Him: It should be illegal for white people to wear dreads.

Me: Are you Italian, my brother?

Him: No.

Me: Then no more pizza for you.

@AtticusFinch79

Me: Babe, can you zip this for me?

Him: That’s an inflatable sumo suit.

Me: I’m flying United today.

Him: Don’t forget your helmet.

@ShortSleeveSuit

ME: do you like it better when I part it down the middle or when I tease it out with styling mousse

HER: how about we just shave your back instead

@J_Dazzle76

Fish don’t seem that stupid to me. If a burrito dropped out of the sky and hung in mid air I’d prob eat it.

@dafloydsta

[first day working at Viagra]

BOSS: We need a new slogan.

ME: *sweating* This is really hard.

BOSS: You’re a goddamn genius, Johnson.

@Manglewood

I’m so forgetful, I swear I’d lose my own head if it wasn’t attached with this black velvet ribbon which you must never, ever, ever touch.

@RxitWounds

*Power goes out*
Wife: I can’t see!

*Shoes light up*
Me: Ha!
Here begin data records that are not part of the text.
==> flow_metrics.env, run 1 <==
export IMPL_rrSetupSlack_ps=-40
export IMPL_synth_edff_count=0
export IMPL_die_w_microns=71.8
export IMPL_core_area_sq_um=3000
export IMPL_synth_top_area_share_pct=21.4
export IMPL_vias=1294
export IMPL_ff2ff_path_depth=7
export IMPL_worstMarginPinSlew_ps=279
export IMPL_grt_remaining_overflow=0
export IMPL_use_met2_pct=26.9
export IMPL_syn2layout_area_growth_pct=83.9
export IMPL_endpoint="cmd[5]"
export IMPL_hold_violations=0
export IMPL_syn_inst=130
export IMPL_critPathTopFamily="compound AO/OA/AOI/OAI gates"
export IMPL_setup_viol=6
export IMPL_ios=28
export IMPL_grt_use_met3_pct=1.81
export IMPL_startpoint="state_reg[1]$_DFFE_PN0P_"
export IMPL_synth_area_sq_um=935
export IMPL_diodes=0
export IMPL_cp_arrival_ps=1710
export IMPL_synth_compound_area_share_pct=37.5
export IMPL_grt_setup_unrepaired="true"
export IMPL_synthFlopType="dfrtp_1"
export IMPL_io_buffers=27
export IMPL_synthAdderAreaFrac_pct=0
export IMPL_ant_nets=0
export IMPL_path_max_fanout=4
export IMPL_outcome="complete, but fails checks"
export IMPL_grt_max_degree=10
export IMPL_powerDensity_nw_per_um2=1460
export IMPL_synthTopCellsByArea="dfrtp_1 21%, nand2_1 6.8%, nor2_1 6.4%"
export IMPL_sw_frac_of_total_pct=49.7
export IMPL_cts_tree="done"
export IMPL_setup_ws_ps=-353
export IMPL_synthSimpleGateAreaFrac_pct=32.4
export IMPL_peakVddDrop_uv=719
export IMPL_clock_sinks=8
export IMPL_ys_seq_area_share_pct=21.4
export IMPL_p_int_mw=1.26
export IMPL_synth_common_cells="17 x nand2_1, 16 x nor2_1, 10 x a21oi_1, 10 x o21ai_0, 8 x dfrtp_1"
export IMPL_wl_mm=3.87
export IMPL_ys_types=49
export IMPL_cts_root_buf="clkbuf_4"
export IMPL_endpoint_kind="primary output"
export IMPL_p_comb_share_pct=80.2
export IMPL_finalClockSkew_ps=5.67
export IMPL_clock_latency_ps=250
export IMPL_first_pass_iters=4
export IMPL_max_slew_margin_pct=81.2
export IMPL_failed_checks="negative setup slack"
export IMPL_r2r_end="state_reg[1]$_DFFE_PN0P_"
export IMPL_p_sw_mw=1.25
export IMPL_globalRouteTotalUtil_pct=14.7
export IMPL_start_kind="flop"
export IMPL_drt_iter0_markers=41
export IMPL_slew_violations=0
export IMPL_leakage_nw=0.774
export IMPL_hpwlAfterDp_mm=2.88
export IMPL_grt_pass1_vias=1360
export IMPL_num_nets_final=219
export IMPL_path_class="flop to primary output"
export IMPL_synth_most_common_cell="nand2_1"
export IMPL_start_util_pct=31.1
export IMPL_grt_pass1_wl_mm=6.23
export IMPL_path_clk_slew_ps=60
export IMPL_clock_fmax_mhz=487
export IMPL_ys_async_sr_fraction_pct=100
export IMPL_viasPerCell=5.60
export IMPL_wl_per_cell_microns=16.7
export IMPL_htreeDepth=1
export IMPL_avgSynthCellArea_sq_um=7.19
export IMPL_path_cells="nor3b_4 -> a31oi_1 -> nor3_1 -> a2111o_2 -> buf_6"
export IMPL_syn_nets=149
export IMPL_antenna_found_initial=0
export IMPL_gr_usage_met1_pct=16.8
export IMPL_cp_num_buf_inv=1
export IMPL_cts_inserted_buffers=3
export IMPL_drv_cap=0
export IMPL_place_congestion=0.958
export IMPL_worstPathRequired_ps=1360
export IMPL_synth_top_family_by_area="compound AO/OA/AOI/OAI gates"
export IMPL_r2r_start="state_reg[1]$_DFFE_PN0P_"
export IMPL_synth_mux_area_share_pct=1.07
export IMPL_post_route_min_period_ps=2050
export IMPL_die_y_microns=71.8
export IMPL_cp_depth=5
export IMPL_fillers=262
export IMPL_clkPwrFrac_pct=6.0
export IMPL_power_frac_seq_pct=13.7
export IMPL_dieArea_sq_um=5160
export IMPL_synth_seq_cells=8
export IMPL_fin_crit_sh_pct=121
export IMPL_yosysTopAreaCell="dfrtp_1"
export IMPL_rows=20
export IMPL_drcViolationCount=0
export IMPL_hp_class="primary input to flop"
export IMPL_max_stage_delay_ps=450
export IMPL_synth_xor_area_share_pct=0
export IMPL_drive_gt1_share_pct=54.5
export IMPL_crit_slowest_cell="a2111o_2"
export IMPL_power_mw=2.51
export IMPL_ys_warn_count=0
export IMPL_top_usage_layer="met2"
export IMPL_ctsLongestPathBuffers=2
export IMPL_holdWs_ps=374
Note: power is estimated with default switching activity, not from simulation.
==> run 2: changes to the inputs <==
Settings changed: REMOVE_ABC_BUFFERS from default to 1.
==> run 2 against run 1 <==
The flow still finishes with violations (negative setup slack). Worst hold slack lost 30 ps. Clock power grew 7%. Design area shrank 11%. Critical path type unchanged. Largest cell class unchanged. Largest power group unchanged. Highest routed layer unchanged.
===== src/hw/rtl/skx_queue.sv =====
// Short request queue between front and back, built from flip-flops.
// Depends on skx_pkg.
module skx_queue #(
  parameter int DEPTH = skx_pkg::QUEUE_DEPTH_DEF
) (
  input  logic                clk,
  input  logic                rst,
  input  logic                push,
  input  skx_pkg::skx_entry_t push_entry,
  output logic                ready,
  input  logic                pop,
  output logic                valid,
  output skx_pkg::skx_entry_t entry
);
  import skx_pkg::*;

  localparam int PW = (DEPTH > 1) ? $clog2(DEPTH) : 1;
  localparam int CW = $clog2(DEPTH + 1);
  localparam logic [PW-1:0] LAST = PW'(DEPTH - 1);
  localparam logic [CW-1:0] FULL = CW'(DEPTH);

  skx_entry_t    mem [DEPTH];
  logic [PW-1:0] wr_ptr;
  logic [PW-1:0] rd_ptr;
  logic [CW-1:0] count;

  assign ready = (count != FULL);
  assign valid = (count != '0);
  assign entry = mem[rd_ptr];

  // store pushed requests
  always_ff @(posedge clk) begin
    if (push) begin
      mem[wr_ptr] <= push_entry;
    end
  end

  // advance pointers and hold the fill count
  always_ff @(posedge clk) begin
    if (rst) begin
      wr_ptr <= '0;
      rd_ptr <= '0;
      count  <= '0;
    end else begin
      if (push) begin
        wr_ptr <= (wr_ptr == LAST) ? '0 : wr_ptr + PW'(1);
      end
      if (pop) begin
        rd_ptr <= (rd_ptr == LAST) ? '0 : rd_ptr + PW'(1);
      end
      if (push && !pop) begin
        count <= count + CW'(1);
      end else if (pop && !push) begin
        count <= count - CW'(1);
      end
    end
  end

  assert property (@(posedge clk) disable iff (rst) count <= FULL)
    else $error("queue fill count beyond depth");
  assert property (@(posedge clk) disable iff (rst) pop |-> count != '0)
    else $error("queue popped while empty");
  assert property (@(posedge clk) disable iff (rst) push |-> count != FULL)
    else $error("queue pushed while full");

endmodule


===== src/hw/rtl/skx_mul64.sv =====
// Iterative multiplier: low 64 bits of a 64x64 product from three 32x32 steps.
// Depends on skx_pkg.
module skx_mul64 (
  input  logic              clk,
  input  logic              rst,
  input  skx_pkg::mul_req_t req,
  output skx_pkg::mul_rsp_t rsp
);
  import skx_pkg::*;

  mul_state_t  state;
  mul_state_t  state_next;
  logic [63:0] a_op;
  logic [63:0] b_op;
  logic [63:0] acc;
  logic [31:0] x_sel;
  logic [31:0] y_sel;
  logic [63:0] prod;
  logic        done;

  // next state
  always_comb begin
    state_next = state;
    unique case (state)
      MUL_IDLE: if (req.start) state_next = MUL_LL;
      MUL_LL:   state_next = MUL_LH;
      MUL_LH:   state_next = MUL_HL;
      MUL_HL:   state_next = MUL_IDLE;
      default:  state_next = MUL_IDLE;
    endcase
  end

  // pick the operand halves for this step
  always_comb begin
    unique case (state)
      MUL_LH: begin
        x_sel = a_op[31:0];
        y_sel = b_op[63:32];
      end
      MUL_HL: begin
        x_sel = a_op[63:32];
        y_sel = b_op[31:0];
      end
      default: begin
        x_sel = a_op[31:0];
        y_sel = b_op[31:0];
      end
    endcase
  end

  assign prod = 64'(x_sel) * 64'(y_sel);

  always_ff @(posedge clk) begin
    if (rst) begin
      state <= MUL_IDLE;
      done  <= 1'b0;
    end else begin
      state <= state_next;
      done  <= (state == MUL_HL);
    end
  end

  // latch operands, then accumulate the partial products
  always_ff @(posedge clk) begin
    if (state == MUL_IDLE && req.start) begin
      a_op <= req.a;
      b_op <= req.b;
    end
    if (state == MUL_LL) begin
      acc <= prod;
    end else if (state == MUL_LH || state == MUL_HL) begin
      acc[63:32] <= acc[63:32] + prod[31:0];
    end
  end

  assign rsp.done   = done;
  assign rsp.result = acc;

  assert property (@(posedge clk) disable iff (rst) done |-> state == MUL_IDLE)
    else $error("multiplier result flagged while busy");

endmodule


===== src/hw/rtl/skx_back.sv =====
// Back end: runs the splitmix64 generator, XORs bytes and holds the output register.
// Depends on skx_pkg; drives the shared skx_mul64 unit.
module skx_back (
  input  logic                clk,
  input  logic                rst,
  input  logic                cfg_wr_en,
  input  logic [63:0]         cfg_wr_data,
  input  logic                q_valid,
  input  skx_pkg::skx_entry_t q_entry,
  output logic                pop,
  output skx_pkg::mul_req_t   mul_req,
  input  skx_pkg::mul_rsp_t   mul_rsp,
  output logic                m_tvalid,
  input  logic                m_tready,
  output logic [7:0]          m_tdata
);
  import skx_pkg::*;

  back_state_t state;
  back_state_t state_next;
  logic [63:0] key_seed;
  logic [63:0] gen_state;
  logic [63:0] lane_word;
  skx_entry_t  cur;
  logic [7:0]  out_byte;

  logic        out_free;
  logic        load_direct;
  logic        load_emit;
  logic [63:0] gen_adv;
  logic [63:0] z0;
  logic [63:0] z1;
  logic [63:0] lane_fin;
  logic [7:0]  lane_byte;

  assign out_free = !m_tvalid || m_tready;

  // generator arithmetic around the multiplier
  always_comb begin
    gen_adv   = (cur.start ? key_seed : gen_state) + GOLDEN_GAMMA;
    z0        = gen_adv ^ (gen_adv >> 30);
    z1        = mul_rsp.result ^ (mul_rsp.result >> 27);
    lane_fin  = mul_rsp.result ^ (mul_rsp.result >> 31);
    lane_byte = lane_word[{q_entry.pos, 3'b000} +: 8];
  end

  // next state
  always_comb begin
    state_next = state;
    unique case (state)
      B_IDLE:  if (q_valid && q_entry.draw) state_next = B_LOAD;
      B_LOAD:  state_next = B_MUL1;
      B_MUL1:  if (mul_rsp.done) state_next = B_MUL2;
      B_MUL2:  if (mul_rsp.done) state_next = B_EMIT;
      B_EMIT:  if (out_free) state_next = B_IDLE;
      default: state_next = B_IDLE;
    endcase
  end

  // sequencer outputs
  always_comb begin
    pop           = 1'b0;
    load_direct   = 1'b0;
    load_emit     = 1'b0;
    mul_req.start = 1'b0;
    mul_req.a     = z1;
    mul_req.b     = MIX_MUL_B;
    unique case (state)
      B_IDLE: begin
        pop         = q_valid && (q_entry.draw || out_free);
        load_direct = q_valid && !q_entry.draw && out_free;
      end
      B_LOAD: begin
        mul_req.start = 1'b1;
        mul_req.a     = z0;
        mul_req.b     = MIX_MUL_A;
      end
      B_MUL1: begin
        mul_req.start = mul_rsp.done;
      end
      B_EMIT: begin
        load_emit = out_free;
      end
      default: begin
      end
    endcase
  end

  // control and generator state
  always_ff @(posedge clk) begin
    if (rst) begin
      state     <= B_IDLE;
      m_tvalid  <= 1'b0;
      key_seed  <= '0;
      gen_state <= '0;
    end else begin
      state <= state_next;
      if (load_direct || load_emit) begin
        m_tvalid <= 1'b1;
      end else if (m_tready) begin
        m_tvalid <= 1'b0;
      end
      if (cfg_wr_en) begin
        key_seed <= cfg_wr_data;
      end
      if (state == B_LOAD) begin
        gen_state <= gen_adv;
      end
    end
  end

  // hold the request being drawn for, the lane and the output byte
  always_ff @(posedge clk) begin
    if (pop && q_entry.draw) begin
      cur <= q_entry;
    end
    if (state == B_MUL2 && mul_rsp.done) begin
      lane_word <= lane_fin;
    end
    if (load_direct) begin
      out_byte <= q_entry.data ^ lane_byte;
    end else if (load_emit) begin
      out_byte <= cur.data ^ lane_word[7:0];
    end
  end

  assign m_tdata = out_byte;

  assert property (@(posedge clk) disable iff (rst)
    mul_rsp.done |-> (state == B_MUL1 || state == B_MUL2))
    else $error("multiplier result arrived with no draw in progress");
  assert property (@(posedge clk) disable iff (rst)
    (pop && q_entry.draw) |=> state == B_LOAD)
    else $error("lane draw request did not start the generator");
  assert property (@(posedge clk) disable iff (rst)
    (state != B_IDLE) |-> !pop)
    else $error("queue popped during a lane draw");

endmodule
### config.mk
export PLATFORM = sky130hd
export DESIGN_NAME = affine_pixel_remap_bbox
export DESIGN_NICKNAME = d
export VERILOG_FILES = /design/src/hw/rtl/apr_pkg.sv /design/src/hw/rtl/apr_front.sv /design/src/hw/rtl/apr_queue.sv /design/src/hw/rtl/apr_back.sv /design/src/hw/rtl/affine_pixel_remap_bbox.sv
export SDC_FILE = /design/constraint.sdc
export NUM_CORES = 2
export LEC_CHECK = 0
export BUFFER_PORTS_ARGS = -buffer_cell sky130_fd_sc_hd__clkbuf_2
export CAP_MARGIN = 25
export CORE_ASPECT_RATIO = 0.6
export CORE_UTILIZATION = 60
export CTS_CLUSTER_DIAMETER = 80
export DETAILED_ROUTE_END_ITERATION = 8
export PLACE_DENSITY = 0.77
export SYNTH_ARGS = -nofsm -noshare
export SYNTH_HDL_FRONTEND = slang
export SYNTH_SLANG_ARGS = --single-unit
### constraint.sdc
create_clock -name clk -period 11.5 [get_ports clk]
set_input_delay 2.875 -clock clk [delete_from_list [all_inputs] [get_ports clk]]
set_output_delay 2.875 -clock clk [all_outputs]
set_load 0.005 [all_outputs]
### src/hw/rtl/apr_pkg.sv
package apr_pkg;

    // Frame geometry.
    localparam int FRAME_W = 1024;
    localparam int FRAME_H = 1024;

    // Field widths.
    localparam int COORD_W = 10;
    localparam int BOX_W   = 11;
    localparam int SHIFT_W = 13;
    localparam int COEF_W  = 24;
    localparam int TRANS_W = 32;

    // Internal datapath widths.
    localparam int UV_W   = 14;
    localparam int PROD_W = COEF_W + UV_W;
    localparam int ACC_W  = PROD_W + 2;
    localparam int FRAC_W = 16;
    localparam int RND_W  = ACC_W - FRAC_W;
    localparam int TX_W   = RND_W + 2;

    // Queue between front and back.
    localparam int QDEPTH = 4;
    localparam int QPTR_W = $clog2(QDEPTH);
    localparam int QCNT_W = $clog2(QDEPTH + 1);

    // Register port.
    localparam int DATA_W    = 32;
    localparam int ADDR_W    = 5;
    localparam int REG_IDX_W = 3;

    localparam logic [REG_IDX_W-1:0] REG_COEF_A  = 3'd0;
    localparam logic [REG_IDX_W-1:0] REG_COEF_B  = 3'd1;
    localparam logic [REG_IDX_W-1:0] REG_COEF_C  = 3'd2;
    localparam logic [REG_IDX_W-1:0] REG_COEF_D  = 3'd3;
    localparam logic [REG_IDX_W-1:0] REG_TRANS_E = 3'd4;
    localparam logic [REG_IDX_W-1:0] REG_TRANS_F = 3'd5;
    localparam logic [REG_IDX_W-1:0] REG_SHIFT_X = 3'd6;
    localparam logic [REG_IDX_W-1:0] REG_SHIFT_Y = 3'd7;

    typedef struct packed {
        logic signed [COEF_W-1:0]  coef_a;
        logic signed [COEF_W-1:0]  coef_b;
        logic signed [COEF_W-1:0]  coef_c;
        logic signed [COEF_W-1:0]  coef_d;
        logic signed [TRANS_W-1:0] trans_e;
        logic signed [TRANS_W-1:0] trans_f;
        logic signed [SHIFT_W-1:0] shift_x;
        logic signed [SHIFT_W-1:0] shift_y;
    } cfg_t;

    // One classified pixel waiting for the transform.
    typedef struct packed {
        logic signed [UV_W-1:0] u;
        logic signed [UV_W-1:0] v;
        logic                   lit;
        logic                   fs;
    } entry_t;

    typedef struct packed {
        logic full;
        logic empty;
    } q_status_t;

endpackage

### src/hw/rtl/apr_front.sv
module apr_front
    import apr_pkg::*;
(
    input  logic                     in_valid,
    output logic                     in_stall,
    input  logic [COORD_W-1:0]       pixel_x,
    input  logic [COORD_W-1:0]       pixel_y,
    input  logic                     pixel_lit,
    input  logic                     frame_start,
    input  logic signed [SHIFT_W-1:0] shift_x,
    input  logic signed [SHIFT_W-1:0] shift_y,
    input  q_status_t                q_status,
    output logic                     push,
    output entry_t                   push_entry
);

    logic signed [UV_W-1:0] px_s;
    logic signed [UV_W-1:0] py_s;
    logic signed [UV_W-1:0] sx_s;
    logic signed [UV_W-1:0] sy_s;

    assign in_stall = q_status.full;
    assign push     = in_valid && !q_status.full;

    // Offset the source point and flip the row axis.
    always_comb
    begin
        px_s = $signed({{(UV_W-COORD_W){1'b0}}, pixel_x});
        py_s = $signed({{(UV_W-COORD_W){1'b0}}, pixel_y});
        sx_s = UV_W'(shift_x);
        sy_s = UV_W'(shift_y);
        push_entry.u   = px_s + sx_s;
        push_entry.v   = UV_W'(FRAME_H - 1) - py_s - sy_s;
        push_entry.lit = pixel_lit;
        push_entry.fs  = frame_start;
    end

endmodule

### src/hw/rtl/apr_queue.sv
module apr_queue
    import apr_pkg::*;
(
    input  logic      clk,
    input  logic      rst_n,
    input  logic      push,
    input  entry_t    push_entry,
    input  logic      pop,
    output entry_t    head,
    output q_status_t q_status
);

    entry_t              slot_reg [QDEPTH];
    logic [QPTR_W-1:0]   wr_ptr_reg;
    logic [QPTR_W-1:0]   wr_ptr_next;
    logic [QPTR_W-1:0]   rd_ptr_reg;
    logic [QPTR_W-1:0]   rd_ptr_next;
    logic [QCNT_W-1:0]   count_reg;
    logic [QCNT_W-1:0]   count_next;

    assign head           = slot_reg[rd_ptr_reg];
    assign q_status.full  = (count_reg == QCNT_W'(QDEPTH));
    assign q_status.empty = (count_reg == '0);

    always_comb
    begin
        wr_ptr_next = wr_ptr_reg;
        rd_ptr_next = rd_ptr_reg;
        count_next  = count_reg;
        if (push)
        begin
            wr_ptr_next = (wr_ptr_reg == QPTR_W'(QDEPTH - 1)) ? '0 : wr_ptr_reg + 1'b1;
        end
        if (pop)
        begin
            rd_ptr_next = (rd_ptr_reg == QPTR_W'(QDEPTH - 1)) ? '0 : rd_ptr_reg + 1'b1;
        end
        if (push && !pop)
        begin
            count_next = count_reg + 1'b1;
        end
        else if (pop && !push)
        begin
            count_next = count_reg - 1'b1;
        end
    end

    always_ff @(posedge clk or negedge rst_n)
    begin
        if (!rst_n)
        begin
            wr_ptr_reg <= '0;
            rd_ptr_reg <= '0;
            count_reg  <= '0;
        end
        else
        begin
            wr_ptr_reg <= wr_ptr_next;
            rd_ptr_reg <= rd_ptr_next;
            count_reg  <= count_next;
        end
    end

    always_ff @(posedge clk)
    begin
        if (push)
        begin
            slot_reg[wr_ptr_reg] <= push_entry;
        end
    end

endmodule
Whose shoes were “a waste of money” & “clearly meant for a large child” now?!

@AtRichieK

A restraining order but it’s just me sending these watery noodles back to the kitchen.

@Kyle_Raney

[hospital]
“We found the problem. There’s an entire sheep in your stomach.”
“Is that bahahaad?”
“Yes. It’s causing some internal bleating.”